Collected data:
• • • • •

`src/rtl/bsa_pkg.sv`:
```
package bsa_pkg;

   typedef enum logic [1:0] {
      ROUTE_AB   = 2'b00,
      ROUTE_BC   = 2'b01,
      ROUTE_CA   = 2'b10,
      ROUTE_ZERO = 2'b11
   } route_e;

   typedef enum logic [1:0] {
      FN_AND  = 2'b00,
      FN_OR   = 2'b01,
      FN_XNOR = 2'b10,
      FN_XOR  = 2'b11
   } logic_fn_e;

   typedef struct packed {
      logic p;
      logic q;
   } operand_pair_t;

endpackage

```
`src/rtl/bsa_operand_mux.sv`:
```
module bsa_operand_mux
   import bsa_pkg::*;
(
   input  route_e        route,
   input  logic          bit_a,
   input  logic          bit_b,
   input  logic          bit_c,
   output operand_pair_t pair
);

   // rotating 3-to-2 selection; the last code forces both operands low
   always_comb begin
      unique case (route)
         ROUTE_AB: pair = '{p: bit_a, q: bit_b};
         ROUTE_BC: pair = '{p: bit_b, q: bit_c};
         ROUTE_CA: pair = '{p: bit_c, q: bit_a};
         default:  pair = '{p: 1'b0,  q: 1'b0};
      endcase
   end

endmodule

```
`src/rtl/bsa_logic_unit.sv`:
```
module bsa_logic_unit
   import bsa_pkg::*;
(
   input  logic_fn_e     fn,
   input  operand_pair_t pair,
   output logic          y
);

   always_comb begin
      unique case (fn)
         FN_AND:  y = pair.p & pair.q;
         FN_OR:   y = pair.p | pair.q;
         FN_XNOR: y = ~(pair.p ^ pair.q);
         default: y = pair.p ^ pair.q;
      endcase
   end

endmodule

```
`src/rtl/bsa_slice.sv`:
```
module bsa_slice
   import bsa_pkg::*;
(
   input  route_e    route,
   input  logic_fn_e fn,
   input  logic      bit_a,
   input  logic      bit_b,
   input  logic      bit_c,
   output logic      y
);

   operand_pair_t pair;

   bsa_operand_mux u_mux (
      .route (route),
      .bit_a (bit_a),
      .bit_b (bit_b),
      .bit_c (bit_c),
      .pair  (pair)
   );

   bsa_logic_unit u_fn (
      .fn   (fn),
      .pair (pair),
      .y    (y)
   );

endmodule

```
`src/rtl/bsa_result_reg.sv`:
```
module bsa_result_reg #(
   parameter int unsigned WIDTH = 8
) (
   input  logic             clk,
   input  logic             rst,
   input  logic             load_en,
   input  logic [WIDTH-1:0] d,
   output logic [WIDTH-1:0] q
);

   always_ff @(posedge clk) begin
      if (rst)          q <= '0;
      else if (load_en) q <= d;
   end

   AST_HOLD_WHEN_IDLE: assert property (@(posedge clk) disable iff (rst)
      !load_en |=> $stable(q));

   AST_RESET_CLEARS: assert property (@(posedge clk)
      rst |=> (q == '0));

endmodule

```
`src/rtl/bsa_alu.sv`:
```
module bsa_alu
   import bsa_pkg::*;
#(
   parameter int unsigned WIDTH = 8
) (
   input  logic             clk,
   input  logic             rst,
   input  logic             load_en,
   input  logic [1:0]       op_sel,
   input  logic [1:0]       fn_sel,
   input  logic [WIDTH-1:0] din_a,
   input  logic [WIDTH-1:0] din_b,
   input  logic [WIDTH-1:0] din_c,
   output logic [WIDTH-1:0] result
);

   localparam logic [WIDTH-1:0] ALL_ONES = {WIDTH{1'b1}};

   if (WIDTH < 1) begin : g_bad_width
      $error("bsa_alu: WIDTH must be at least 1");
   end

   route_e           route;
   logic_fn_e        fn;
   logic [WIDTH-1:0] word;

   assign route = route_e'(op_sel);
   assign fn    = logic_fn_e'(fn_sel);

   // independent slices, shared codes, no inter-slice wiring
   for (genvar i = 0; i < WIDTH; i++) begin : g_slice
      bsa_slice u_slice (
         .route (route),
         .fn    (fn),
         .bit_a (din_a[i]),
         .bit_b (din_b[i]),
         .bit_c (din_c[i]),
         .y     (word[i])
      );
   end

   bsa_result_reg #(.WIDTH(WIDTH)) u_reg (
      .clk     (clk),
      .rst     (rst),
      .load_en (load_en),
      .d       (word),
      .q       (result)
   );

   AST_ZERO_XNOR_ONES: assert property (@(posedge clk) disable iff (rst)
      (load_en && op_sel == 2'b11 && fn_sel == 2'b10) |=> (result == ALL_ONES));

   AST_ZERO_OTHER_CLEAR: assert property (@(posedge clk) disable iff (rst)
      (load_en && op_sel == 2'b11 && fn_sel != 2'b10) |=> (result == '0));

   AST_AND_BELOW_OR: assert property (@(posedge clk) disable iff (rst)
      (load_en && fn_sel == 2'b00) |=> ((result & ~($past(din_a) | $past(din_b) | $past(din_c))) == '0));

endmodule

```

• • • • •

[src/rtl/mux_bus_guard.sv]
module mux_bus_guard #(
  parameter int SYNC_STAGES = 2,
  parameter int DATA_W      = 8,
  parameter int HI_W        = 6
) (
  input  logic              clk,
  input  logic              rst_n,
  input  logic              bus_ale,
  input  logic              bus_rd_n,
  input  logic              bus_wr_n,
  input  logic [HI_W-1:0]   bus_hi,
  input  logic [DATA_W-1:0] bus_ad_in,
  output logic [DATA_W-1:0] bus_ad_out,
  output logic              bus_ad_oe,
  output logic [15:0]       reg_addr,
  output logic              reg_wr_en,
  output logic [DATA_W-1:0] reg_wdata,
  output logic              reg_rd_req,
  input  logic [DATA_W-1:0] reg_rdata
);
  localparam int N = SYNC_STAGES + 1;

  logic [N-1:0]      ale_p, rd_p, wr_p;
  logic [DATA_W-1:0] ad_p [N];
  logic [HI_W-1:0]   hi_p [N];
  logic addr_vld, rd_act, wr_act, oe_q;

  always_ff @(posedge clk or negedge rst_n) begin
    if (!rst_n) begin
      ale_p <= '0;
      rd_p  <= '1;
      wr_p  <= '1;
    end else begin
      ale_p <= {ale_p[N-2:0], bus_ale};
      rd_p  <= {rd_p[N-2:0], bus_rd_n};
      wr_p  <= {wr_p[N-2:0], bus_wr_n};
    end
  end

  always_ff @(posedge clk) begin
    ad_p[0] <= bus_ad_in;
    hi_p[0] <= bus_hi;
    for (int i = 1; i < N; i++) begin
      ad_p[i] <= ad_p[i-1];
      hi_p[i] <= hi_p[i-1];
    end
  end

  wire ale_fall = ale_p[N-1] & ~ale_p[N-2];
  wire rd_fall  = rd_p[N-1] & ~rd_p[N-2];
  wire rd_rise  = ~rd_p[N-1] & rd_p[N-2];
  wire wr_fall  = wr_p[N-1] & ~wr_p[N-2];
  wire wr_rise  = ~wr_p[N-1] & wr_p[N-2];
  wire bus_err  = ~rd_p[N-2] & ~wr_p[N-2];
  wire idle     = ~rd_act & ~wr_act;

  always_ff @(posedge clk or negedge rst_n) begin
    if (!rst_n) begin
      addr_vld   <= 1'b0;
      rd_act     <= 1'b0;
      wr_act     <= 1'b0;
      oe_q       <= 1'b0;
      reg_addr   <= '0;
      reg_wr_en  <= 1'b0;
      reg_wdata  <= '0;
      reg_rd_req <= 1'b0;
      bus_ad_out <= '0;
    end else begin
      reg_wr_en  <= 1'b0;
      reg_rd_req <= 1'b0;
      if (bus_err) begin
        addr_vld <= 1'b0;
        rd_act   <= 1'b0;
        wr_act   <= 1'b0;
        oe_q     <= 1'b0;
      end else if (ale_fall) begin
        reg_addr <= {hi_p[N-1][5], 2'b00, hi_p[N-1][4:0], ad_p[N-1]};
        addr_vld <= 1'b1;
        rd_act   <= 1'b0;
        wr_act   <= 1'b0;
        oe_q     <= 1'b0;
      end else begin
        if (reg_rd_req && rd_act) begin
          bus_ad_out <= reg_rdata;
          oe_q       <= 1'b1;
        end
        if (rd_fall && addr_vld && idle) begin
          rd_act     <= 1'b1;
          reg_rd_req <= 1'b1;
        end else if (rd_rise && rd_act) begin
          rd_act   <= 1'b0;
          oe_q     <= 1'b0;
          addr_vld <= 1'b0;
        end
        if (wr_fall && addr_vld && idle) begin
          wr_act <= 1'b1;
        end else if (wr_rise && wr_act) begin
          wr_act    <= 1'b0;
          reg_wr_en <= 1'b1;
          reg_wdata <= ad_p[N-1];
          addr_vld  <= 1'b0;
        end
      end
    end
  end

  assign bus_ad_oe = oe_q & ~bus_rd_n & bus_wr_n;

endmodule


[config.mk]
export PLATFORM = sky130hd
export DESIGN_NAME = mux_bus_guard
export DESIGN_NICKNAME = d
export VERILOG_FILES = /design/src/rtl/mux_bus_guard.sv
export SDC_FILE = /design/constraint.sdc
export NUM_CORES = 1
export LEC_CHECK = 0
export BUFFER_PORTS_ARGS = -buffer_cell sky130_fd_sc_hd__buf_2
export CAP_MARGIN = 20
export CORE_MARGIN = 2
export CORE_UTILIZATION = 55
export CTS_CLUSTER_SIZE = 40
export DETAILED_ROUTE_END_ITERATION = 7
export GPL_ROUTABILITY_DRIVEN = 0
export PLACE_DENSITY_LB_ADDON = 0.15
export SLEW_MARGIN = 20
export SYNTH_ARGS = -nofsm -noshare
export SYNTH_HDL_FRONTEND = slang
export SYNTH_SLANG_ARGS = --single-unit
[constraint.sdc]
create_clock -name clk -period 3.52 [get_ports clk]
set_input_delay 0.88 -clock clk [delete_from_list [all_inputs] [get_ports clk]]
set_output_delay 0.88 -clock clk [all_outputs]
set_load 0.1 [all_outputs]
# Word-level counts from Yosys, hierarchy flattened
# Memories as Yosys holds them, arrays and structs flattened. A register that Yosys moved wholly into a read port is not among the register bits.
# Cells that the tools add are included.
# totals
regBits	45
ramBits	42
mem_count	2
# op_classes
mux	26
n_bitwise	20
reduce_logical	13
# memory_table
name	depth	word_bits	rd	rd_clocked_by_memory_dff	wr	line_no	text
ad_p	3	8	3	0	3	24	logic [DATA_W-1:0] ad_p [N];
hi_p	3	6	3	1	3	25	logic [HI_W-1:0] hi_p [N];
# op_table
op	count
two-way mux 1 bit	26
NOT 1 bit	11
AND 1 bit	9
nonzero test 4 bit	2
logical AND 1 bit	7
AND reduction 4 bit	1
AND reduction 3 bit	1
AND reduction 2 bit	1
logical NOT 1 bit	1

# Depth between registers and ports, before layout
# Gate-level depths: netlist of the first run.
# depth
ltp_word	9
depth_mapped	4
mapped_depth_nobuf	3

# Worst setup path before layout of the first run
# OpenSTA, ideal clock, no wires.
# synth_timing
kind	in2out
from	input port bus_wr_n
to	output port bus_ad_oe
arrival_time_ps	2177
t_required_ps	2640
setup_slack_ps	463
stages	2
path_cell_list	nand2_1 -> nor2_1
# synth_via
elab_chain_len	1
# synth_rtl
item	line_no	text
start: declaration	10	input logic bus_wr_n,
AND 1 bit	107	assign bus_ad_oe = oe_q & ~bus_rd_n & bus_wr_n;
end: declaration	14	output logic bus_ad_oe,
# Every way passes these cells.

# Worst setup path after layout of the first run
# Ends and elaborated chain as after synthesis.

• • • • •

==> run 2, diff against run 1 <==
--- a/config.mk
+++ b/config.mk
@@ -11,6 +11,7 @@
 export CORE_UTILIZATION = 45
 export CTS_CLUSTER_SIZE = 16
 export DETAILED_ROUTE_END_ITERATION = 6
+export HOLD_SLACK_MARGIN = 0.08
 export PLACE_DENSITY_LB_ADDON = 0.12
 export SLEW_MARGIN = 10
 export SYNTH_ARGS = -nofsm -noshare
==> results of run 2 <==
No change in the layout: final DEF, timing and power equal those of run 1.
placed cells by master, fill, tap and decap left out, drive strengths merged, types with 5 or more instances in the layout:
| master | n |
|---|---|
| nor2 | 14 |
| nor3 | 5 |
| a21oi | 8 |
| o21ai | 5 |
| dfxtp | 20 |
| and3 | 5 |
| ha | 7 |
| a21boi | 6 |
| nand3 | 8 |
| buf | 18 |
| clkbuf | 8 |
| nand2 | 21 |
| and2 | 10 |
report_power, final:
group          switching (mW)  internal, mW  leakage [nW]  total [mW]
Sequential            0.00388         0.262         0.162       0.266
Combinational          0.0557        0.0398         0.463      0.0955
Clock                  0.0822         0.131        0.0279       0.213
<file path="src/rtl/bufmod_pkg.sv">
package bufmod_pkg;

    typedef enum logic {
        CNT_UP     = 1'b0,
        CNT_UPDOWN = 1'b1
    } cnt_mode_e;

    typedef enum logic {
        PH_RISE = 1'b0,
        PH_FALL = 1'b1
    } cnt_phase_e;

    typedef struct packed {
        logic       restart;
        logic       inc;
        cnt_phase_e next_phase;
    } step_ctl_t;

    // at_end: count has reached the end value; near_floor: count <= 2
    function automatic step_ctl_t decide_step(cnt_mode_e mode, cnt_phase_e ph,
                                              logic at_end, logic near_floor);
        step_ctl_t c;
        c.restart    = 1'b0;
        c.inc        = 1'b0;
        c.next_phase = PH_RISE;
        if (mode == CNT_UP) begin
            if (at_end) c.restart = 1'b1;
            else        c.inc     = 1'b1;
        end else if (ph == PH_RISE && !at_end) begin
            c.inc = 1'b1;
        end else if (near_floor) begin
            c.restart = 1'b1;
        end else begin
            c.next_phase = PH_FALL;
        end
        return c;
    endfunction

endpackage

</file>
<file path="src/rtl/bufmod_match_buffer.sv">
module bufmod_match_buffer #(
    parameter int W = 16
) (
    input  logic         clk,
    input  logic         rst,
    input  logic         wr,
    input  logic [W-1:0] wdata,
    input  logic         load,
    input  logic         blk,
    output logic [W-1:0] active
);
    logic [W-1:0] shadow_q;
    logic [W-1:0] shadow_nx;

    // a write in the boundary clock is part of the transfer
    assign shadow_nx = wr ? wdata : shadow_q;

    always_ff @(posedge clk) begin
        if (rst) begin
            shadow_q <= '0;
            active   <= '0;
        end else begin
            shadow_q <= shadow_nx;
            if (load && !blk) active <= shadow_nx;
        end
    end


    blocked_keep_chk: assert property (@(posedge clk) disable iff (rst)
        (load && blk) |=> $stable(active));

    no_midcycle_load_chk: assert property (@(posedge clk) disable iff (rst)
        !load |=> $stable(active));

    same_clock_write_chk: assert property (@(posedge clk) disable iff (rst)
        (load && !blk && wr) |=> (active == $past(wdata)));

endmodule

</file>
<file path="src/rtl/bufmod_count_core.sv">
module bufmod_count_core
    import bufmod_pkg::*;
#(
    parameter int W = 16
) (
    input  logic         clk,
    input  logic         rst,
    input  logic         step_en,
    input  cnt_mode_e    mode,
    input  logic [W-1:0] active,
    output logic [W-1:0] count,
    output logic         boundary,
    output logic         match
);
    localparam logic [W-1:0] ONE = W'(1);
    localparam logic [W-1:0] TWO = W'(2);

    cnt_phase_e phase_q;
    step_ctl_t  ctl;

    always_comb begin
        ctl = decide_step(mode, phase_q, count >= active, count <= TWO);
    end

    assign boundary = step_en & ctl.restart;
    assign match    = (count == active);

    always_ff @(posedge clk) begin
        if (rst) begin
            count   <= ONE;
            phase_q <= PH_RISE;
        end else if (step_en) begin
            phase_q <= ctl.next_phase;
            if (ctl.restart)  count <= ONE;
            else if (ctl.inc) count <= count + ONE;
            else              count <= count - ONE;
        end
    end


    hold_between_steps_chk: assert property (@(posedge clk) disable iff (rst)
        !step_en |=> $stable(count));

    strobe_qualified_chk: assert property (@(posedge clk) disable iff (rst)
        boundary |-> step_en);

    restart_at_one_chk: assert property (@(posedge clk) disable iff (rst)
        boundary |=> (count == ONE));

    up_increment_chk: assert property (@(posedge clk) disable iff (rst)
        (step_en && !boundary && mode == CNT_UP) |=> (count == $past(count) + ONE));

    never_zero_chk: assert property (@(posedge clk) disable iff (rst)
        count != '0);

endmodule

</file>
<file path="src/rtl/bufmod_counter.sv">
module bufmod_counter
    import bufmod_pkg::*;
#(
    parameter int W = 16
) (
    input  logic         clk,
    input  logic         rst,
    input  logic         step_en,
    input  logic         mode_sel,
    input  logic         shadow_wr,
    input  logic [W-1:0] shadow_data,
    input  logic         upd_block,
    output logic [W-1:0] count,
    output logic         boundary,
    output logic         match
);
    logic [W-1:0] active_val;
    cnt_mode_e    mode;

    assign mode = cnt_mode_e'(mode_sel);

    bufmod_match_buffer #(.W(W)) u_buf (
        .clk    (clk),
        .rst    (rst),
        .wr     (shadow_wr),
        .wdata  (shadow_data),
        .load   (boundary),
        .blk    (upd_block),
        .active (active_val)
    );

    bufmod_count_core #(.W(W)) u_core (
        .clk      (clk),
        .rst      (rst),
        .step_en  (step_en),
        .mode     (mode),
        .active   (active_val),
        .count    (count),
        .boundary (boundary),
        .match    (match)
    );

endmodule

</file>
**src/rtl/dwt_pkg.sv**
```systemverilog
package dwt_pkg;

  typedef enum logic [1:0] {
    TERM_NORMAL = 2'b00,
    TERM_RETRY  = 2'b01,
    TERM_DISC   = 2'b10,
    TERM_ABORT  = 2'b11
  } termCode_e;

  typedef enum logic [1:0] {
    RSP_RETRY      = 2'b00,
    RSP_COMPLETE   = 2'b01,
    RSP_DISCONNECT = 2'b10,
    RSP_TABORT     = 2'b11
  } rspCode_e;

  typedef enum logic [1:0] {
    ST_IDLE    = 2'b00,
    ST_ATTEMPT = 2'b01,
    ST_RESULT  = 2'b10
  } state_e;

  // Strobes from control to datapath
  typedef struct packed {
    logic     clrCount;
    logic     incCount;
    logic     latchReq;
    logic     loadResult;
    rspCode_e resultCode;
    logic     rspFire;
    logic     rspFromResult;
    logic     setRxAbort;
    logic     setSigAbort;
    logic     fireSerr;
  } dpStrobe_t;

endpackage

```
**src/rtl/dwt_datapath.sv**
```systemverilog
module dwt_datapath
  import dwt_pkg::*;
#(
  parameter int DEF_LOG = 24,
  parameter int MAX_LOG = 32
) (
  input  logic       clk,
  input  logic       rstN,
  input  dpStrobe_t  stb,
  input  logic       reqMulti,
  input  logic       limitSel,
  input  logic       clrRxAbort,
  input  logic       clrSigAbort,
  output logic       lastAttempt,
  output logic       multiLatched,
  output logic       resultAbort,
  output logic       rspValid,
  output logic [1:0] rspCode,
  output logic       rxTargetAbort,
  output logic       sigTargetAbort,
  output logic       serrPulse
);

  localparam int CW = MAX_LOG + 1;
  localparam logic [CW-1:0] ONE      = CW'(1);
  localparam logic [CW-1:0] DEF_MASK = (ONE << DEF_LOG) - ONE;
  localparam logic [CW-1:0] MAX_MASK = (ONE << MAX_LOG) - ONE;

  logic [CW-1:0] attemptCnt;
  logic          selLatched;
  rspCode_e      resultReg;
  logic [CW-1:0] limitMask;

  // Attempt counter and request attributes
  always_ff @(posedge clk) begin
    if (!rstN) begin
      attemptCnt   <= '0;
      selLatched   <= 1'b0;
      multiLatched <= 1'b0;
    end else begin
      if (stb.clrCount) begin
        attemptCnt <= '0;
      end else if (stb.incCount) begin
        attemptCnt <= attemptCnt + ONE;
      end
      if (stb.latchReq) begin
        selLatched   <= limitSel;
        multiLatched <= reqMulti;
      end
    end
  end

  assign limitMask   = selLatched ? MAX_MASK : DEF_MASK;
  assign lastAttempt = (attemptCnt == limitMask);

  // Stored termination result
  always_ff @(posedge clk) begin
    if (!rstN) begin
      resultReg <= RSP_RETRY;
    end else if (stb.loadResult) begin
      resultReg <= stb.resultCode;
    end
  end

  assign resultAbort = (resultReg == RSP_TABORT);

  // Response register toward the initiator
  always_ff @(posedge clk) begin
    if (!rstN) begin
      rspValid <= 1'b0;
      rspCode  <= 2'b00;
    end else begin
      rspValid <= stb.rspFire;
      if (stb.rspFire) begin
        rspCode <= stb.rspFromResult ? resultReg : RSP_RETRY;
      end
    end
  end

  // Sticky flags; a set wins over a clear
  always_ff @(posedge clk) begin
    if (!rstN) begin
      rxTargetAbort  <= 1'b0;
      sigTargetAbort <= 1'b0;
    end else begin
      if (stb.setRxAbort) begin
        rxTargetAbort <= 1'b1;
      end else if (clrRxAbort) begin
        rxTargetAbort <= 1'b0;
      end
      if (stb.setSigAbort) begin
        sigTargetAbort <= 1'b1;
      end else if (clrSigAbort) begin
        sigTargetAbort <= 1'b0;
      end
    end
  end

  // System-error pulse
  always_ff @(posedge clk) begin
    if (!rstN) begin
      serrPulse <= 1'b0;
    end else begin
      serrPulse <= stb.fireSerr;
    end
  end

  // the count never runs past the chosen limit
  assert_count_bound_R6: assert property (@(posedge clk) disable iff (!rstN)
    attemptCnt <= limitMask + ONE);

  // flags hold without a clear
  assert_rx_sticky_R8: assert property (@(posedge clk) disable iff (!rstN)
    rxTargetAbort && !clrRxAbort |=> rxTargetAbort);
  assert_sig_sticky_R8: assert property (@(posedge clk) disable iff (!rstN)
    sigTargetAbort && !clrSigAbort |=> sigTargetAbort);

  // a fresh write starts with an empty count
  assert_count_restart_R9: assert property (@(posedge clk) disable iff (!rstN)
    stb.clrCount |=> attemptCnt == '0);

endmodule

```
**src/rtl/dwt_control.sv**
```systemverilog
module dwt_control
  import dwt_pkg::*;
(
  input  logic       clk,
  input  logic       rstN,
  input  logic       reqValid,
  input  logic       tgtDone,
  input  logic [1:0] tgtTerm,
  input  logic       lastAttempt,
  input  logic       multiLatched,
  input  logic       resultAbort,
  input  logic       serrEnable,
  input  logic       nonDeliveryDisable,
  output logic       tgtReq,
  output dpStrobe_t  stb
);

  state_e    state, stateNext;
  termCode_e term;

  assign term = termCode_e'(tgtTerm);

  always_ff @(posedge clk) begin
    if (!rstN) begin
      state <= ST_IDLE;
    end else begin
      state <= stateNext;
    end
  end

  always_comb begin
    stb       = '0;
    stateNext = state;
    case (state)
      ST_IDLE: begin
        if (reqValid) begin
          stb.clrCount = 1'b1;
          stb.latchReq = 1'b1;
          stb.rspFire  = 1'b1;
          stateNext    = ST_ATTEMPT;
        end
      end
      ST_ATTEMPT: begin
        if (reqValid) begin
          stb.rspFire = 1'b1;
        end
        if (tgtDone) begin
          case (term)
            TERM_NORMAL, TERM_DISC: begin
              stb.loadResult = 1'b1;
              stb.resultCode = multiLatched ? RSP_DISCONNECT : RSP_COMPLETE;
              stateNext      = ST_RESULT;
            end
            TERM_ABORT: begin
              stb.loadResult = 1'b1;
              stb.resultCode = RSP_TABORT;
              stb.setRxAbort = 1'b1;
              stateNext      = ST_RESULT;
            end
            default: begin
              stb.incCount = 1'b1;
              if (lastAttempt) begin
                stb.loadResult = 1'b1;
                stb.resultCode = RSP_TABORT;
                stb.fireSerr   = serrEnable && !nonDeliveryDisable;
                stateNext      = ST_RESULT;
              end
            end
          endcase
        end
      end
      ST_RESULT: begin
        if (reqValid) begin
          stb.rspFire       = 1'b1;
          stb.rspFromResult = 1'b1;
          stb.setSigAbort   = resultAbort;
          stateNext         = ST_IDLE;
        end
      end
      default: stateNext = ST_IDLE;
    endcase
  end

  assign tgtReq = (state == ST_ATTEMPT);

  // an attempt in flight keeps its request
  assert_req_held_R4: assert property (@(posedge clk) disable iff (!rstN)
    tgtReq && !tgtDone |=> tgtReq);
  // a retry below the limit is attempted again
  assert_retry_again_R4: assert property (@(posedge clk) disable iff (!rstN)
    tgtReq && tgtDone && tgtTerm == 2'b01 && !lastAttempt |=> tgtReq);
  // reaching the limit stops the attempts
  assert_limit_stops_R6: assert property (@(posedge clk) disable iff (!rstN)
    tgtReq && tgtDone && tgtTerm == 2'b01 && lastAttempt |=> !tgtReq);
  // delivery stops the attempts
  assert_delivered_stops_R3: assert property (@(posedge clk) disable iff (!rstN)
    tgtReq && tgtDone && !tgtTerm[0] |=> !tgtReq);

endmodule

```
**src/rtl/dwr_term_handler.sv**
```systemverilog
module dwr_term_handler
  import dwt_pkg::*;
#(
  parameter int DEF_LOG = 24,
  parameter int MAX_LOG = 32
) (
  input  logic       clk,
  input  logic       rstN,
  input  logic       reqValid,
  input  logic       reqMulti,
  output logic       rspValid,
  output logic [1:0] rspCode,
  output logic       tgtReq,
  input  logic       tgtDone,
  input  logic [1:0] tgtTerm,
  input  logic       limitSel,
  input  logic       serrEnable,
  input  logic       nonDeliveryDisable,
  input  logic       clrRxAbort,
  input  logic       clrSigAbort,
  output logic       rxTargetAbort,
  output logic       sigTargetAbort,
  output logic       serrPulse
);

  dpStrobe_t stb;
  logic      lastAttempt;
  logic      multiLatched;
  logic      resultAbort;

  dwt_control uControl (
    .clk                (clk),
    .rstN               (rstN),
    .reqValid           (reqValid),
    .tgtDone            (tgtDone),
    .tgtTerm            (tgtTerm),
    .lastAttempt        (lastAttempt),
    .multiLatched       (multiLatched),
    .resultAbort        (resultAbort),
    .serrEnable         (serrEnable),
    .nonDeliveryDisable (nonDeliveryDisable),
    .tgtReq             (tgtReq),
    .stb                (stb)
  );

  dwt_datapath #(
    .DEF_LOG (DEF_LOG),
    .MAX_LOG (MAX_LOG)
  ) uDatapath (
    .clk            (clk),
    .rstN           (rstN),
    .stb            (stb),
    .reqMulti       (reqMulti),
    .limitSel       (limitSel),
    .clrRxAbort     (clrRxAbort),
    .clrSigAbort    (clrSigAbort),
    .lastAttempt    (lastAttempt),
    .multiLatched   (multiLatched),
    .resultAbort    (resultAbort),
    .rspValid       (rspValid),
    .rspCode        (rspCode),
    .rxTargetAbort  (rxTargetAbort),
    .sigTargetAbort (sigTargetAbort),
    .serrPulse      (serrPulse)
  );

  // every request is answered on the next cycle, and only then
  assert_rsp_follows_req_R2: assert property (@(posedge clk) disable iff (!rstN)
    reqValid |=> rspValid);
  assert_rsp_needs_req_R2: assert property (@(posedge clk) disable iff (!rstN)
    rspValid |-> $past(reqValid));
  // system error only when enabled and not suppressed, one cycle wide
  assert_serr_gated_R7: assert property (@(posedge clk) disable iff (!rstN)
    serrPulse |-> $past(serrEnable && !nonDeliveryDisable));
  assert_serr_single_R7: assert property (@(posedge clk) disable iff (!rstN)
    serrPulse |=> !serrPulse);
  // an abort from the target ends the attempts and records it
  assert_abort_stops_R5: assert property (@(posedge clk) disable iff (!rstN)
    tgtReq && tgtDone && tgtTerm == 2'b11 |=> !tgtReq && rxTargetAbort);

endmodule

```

• • • • •

Task objective
Provide only the number of lines in the records containing the string "localparam".

Answer section
8